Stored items

━━━━━━━━━━━━━━━━━━━━

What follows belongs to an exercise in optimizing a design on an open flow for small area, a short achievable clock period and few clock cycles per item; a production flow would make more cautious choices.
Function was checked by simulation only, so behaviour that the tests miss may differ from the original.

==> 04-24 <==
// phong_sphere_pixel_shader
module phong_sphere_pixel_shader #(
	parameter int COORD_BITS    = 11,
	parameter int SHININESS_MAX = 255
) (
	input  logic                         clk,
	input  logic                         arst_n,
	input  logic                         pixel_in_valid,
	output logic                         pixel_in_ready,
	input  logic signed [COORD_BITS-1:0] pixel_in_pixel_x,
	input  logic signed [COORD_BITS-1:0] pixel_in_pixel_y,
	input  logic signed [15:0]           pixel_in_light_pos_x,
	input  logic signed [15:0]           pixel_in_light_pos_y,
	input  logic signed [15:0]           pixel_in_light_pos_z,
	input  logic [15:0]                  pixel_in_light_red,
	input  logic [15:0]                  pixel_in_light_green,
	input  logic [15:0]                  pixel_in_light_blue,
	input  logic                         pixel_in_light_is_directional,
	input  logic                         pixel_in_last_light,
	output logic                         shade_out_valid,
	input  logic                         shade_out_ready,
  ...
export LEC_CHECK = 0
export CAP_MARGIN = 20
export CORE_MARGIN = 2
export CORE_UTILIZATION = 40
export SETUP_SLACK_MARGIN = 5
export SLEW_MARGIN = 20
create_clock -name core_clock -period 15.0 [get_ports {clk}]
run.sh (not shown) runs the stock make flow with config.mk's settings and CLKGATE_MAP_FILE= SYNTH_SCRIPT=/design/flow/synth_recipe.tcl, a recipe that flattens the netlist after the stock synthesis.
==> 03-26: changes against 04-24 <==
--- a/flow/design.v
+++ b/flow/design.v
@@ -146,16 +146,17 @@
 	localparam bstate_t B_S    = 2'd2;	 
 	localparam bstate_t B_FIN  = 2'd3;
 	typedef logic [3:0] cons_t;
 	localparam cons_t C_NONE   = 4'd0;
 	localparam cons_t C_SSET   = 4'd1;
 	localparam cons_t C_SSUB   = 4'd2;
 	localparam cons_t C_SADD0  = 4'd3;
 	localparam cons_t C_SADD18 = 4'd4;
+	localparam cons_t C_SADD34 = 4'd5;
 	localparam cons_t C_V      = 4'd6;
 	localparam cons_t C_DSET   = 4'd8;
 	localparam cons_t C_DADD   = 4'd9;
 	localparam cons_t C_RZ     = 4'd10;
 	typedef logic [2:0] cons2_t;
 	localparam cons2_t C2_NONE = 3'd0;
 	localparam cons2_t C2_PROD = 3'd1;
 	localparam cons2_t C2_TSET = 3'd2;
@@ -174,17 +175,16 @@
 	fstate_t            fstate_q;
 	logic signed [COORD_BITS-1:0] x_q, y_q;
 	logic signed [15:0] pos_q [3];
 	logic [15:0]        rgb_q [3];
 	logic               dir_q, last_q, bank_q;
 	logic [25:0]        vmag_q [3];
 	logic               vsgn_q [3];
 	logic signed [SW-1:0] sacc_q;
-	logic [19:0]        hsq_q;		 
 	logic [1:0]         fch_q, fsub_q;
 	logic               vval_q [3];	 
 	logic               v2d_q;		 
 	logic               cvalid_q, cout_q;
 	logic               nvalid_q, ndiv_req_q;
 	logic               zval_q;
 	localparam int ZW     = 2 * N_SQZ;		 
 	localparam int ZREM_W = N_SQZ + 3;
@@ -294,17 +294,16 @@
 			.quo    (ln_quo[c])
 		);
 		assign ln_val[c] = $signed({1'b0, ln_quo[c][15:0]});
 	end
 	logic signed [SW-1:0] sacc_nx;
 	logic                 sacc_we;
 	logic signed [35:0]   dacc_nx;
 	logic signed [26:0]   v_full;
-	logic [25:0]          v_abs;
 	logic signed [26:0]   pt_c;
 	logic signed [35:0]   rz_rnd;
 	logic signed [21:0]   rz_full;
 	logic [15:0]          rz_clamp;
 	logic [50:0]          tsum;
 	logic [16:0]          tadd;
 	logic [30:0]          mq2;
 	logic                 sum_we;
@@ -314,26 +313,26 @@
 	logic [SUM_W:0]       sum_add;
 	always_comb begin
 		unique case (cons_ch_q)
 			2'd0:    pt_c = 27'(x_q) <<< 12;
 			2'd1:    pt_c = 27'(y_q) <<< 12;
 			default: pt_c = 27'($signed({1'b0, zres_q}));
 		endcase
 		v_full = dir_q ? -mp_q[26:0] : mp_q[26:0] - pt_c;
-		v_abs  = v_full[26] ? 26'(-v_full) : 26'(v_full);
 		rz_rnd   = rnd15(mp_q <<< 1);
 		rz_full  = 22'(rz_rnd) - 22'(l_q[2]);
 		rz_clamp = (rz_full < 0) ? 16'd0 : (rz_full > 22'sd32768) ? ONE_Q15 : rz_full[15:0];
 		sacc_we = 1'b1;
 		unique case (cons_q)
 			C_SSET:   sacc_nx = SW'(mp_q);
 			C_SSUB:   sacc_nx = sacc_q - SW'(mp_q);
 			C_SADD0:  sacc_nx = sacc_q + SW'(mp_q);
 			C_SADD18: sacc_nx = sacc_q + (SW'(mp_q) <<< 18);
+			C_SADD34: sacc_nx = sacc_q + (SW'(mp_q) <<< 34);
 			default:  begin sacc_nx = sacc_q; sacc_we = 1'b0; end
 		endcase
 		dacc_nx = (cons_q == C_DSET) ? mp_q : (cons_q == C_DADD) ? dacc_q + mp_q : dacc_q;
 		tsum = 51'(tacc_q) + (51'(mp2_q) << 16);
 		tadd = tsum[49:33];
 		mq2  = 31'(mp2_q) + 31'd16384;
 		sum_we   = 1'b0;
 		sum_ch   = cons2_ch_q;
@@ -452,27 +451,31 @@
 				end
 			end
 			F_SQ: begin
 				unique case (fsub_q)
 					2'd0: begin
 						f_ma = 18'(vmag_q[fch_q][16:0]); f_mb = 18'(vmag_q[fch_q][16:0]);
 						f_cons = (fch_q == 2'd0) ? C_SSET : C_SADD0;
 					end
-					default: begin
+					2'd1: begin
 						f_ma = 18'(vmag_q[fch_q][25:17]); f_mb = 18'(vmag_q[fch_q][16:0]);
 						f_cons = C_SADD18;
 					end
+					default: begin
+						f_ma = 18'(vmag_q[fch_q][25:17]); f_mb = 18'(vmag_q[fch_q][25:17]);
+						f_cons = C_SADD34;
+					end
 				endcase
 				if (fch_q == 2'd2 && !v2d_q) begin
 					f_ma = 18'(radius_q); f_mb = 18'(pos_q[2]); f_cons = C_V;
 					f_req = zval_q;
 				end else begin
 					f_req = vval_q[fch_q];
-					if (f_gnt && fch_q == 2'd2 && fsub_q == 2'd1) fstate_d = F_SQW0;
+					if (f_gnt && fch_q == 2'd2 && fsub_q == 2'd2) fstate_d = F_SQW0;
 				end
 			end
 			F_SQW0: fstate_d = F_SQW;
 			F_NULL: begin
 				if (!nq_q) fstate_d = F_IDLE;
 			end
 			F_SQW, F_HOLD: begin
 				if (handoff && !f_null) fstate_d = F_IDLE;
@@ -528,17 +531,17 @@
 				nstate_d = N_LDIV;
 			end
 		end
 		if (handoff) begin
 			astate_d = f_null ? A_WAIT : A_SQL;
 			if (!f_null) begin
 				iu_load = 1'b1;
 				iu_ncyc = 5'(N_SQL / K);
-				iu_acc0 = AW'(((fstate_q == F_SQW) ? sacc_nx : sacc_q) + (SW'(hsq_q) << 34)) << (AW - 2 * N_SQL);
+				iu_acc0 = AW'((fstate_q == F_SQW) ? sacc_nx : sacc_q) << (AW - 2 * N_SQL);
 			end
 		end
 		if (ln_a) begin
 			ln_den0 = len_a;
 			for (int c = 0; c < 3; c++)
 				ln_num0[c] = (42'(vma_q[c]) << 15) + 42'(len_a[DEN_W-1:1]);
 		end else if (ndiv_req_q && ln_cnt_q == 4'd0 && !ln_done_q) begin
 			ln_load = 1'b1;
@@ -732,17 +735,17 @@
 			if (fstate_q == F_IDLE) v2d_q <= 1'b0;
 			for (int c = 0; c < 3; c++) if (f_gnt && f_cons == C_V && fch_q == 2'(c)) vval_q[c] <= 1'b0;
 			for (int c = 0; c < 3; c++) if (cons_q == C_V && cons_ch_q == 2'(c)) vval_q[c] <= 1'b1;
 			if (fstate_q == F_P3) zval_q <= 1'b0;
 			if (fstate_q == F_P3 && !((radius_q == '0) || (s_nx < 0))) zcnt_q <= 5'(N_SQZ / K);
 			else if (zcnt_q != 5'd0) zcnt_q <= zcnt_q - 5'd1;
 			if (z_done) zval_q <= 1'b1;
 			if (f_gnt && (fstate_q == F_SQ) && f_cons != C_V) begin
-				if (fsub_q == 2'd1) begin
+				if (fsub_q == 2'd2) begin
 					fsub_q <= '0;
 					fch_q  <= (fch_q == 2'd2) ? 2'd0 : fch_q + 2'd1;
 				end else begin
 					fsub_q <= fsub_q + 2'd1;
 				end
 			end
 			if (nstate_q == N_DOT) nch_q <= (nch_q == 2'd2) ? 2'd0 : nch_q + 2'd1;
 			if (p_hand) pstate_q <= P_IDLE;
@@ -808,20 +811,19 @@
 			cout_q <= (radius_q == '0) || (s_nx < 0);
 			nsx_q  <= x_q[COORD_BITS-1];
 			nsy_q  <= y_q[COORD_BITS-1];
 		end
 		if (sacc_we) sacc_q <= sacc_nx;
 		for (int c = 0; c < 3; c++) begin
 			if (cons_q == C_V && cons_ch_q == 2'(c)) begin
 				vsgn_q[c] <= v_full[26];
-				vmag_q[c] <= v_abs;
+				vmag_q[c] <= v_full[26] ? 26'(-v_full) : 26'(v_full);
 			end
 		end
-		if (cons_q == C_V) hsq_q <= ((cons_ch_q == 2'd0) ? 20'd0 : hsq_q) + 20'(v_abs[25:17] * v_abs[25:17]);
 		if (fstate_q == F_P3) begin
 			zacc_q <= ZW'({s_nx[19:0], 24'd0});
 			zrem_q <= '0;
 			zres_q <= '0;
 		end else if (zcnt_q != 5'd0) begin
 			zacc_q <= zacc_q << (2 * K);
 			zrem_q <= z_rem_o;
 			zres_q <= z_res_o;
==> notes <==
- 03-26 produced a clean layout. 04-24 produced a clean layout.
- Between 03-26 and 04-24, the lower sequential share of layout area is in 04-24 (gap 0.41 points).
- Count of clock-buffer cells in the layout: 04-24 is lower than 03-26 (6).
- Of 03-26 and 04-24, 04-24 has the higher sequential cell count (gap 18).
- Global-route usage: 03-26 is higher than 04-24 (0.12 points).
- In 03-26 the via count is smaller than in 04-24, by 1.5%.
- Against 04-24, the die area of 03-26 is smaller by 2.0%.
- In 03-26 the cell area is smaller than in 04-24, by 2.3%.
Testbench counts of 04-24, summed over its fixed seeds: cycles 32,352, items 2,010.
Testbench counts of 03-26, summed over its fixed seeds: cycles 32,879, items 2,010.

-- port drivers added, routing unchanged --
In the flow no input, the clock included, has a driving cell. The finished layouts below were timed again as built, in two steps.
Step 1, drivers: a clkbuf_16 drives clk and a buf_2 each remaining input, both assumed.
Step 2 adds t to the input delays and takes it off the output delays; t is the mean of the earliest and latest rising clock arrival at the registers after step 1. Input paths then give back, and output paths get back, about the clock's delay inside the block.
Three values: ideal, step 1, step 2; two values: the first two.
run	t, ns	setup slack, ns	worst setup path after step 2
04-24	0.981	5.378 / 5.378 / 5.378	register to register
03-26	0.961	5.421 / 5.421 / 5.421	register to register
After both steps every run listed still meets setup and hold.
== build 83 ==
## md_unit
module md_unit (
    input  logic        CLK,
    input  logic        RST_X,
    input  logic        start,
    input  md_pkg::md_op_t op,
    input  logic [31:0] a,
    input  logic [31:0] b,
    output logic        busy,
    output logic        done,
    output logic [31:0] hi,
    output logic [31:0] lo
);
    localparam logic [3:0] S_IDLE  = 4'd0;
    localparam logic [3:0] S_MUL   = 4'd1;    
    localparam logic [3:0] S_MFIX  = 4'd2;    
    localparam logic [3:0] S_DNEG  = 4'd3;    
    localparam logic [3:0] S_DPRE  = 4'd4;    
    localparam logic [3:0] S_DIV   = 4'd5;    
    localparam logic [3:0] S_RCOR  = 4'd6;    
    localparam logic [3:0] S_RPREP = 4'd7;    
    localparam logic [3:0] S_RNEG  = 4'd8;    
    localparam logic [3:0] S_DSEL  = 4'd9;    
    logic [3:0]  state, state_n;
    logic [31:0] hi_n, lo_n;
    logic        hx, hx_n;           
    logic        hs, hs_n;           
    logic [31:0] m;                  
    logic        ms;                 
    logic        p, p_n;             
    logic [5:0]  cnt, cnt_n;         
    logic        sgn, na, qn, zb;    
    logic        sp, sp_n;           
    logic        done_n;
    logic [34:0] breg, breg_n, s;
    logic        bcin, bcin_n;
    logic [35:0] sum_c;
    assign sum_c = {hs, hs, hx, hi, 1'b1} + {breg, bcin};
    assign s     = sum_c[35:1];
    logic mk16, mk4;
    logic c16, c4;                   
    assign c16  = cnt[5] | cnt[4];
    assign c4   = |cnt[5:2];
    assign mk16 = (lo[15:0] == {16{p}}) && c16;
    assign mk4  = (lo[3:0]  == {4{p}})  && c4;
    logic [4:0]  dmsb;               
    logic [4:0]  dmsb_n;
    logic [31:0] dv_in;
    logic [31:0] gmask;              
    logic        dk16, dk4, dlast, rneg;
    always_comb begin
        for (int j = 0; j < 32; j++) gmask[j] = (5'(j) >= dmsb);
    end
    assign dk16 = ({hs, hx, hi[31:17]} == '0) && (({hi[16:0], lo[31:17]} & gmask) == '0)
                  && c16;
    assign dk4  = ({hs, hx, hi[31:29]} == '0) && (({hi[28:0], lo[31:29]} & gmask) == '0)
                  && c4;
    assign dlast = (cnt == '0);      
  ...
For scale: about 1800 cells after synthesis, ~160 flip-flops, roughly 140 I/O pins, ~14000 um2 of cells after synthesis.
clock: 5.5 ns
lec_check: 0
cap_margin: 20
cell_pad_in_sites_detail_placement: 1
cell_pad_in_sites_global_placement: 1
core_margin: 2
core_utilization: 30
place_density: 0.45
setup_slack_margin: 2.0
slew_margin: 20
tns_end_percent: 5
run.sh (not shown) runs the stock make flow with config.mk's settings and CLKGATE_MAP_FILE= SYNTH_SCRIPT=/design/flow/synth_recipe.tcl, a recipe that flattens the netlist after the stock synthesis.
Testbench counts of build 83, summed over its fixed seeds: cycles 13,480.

━━━━━━━━━━━━━━━━━━━━

For this exercise, copy the lines from the one that contains "lec_check: 0" through the last line of the records, exactly and only those.

lec_check: 0
cap_margin: 20
cell_pad_in_sites_detail_placement: 1
cell_pad_in_sites_global_placement: 1
core_margin: 2
core_utilization: 30
place_density: 0.45
setup_slack_margin: 2.0
slew_margin: 20
tns_end_percent: 5
run.sh (not shown) runs the stock make flow with config.mk's settings and CLKGATE_MAP_FILE= SYNTH_SCRIPT=/design/flow/synth_recipe.tcl, a recipe that flattens the netlist after the stock synthesis.
Testbench counts of build 83, summed over its fixed seeds: cycles 13,480.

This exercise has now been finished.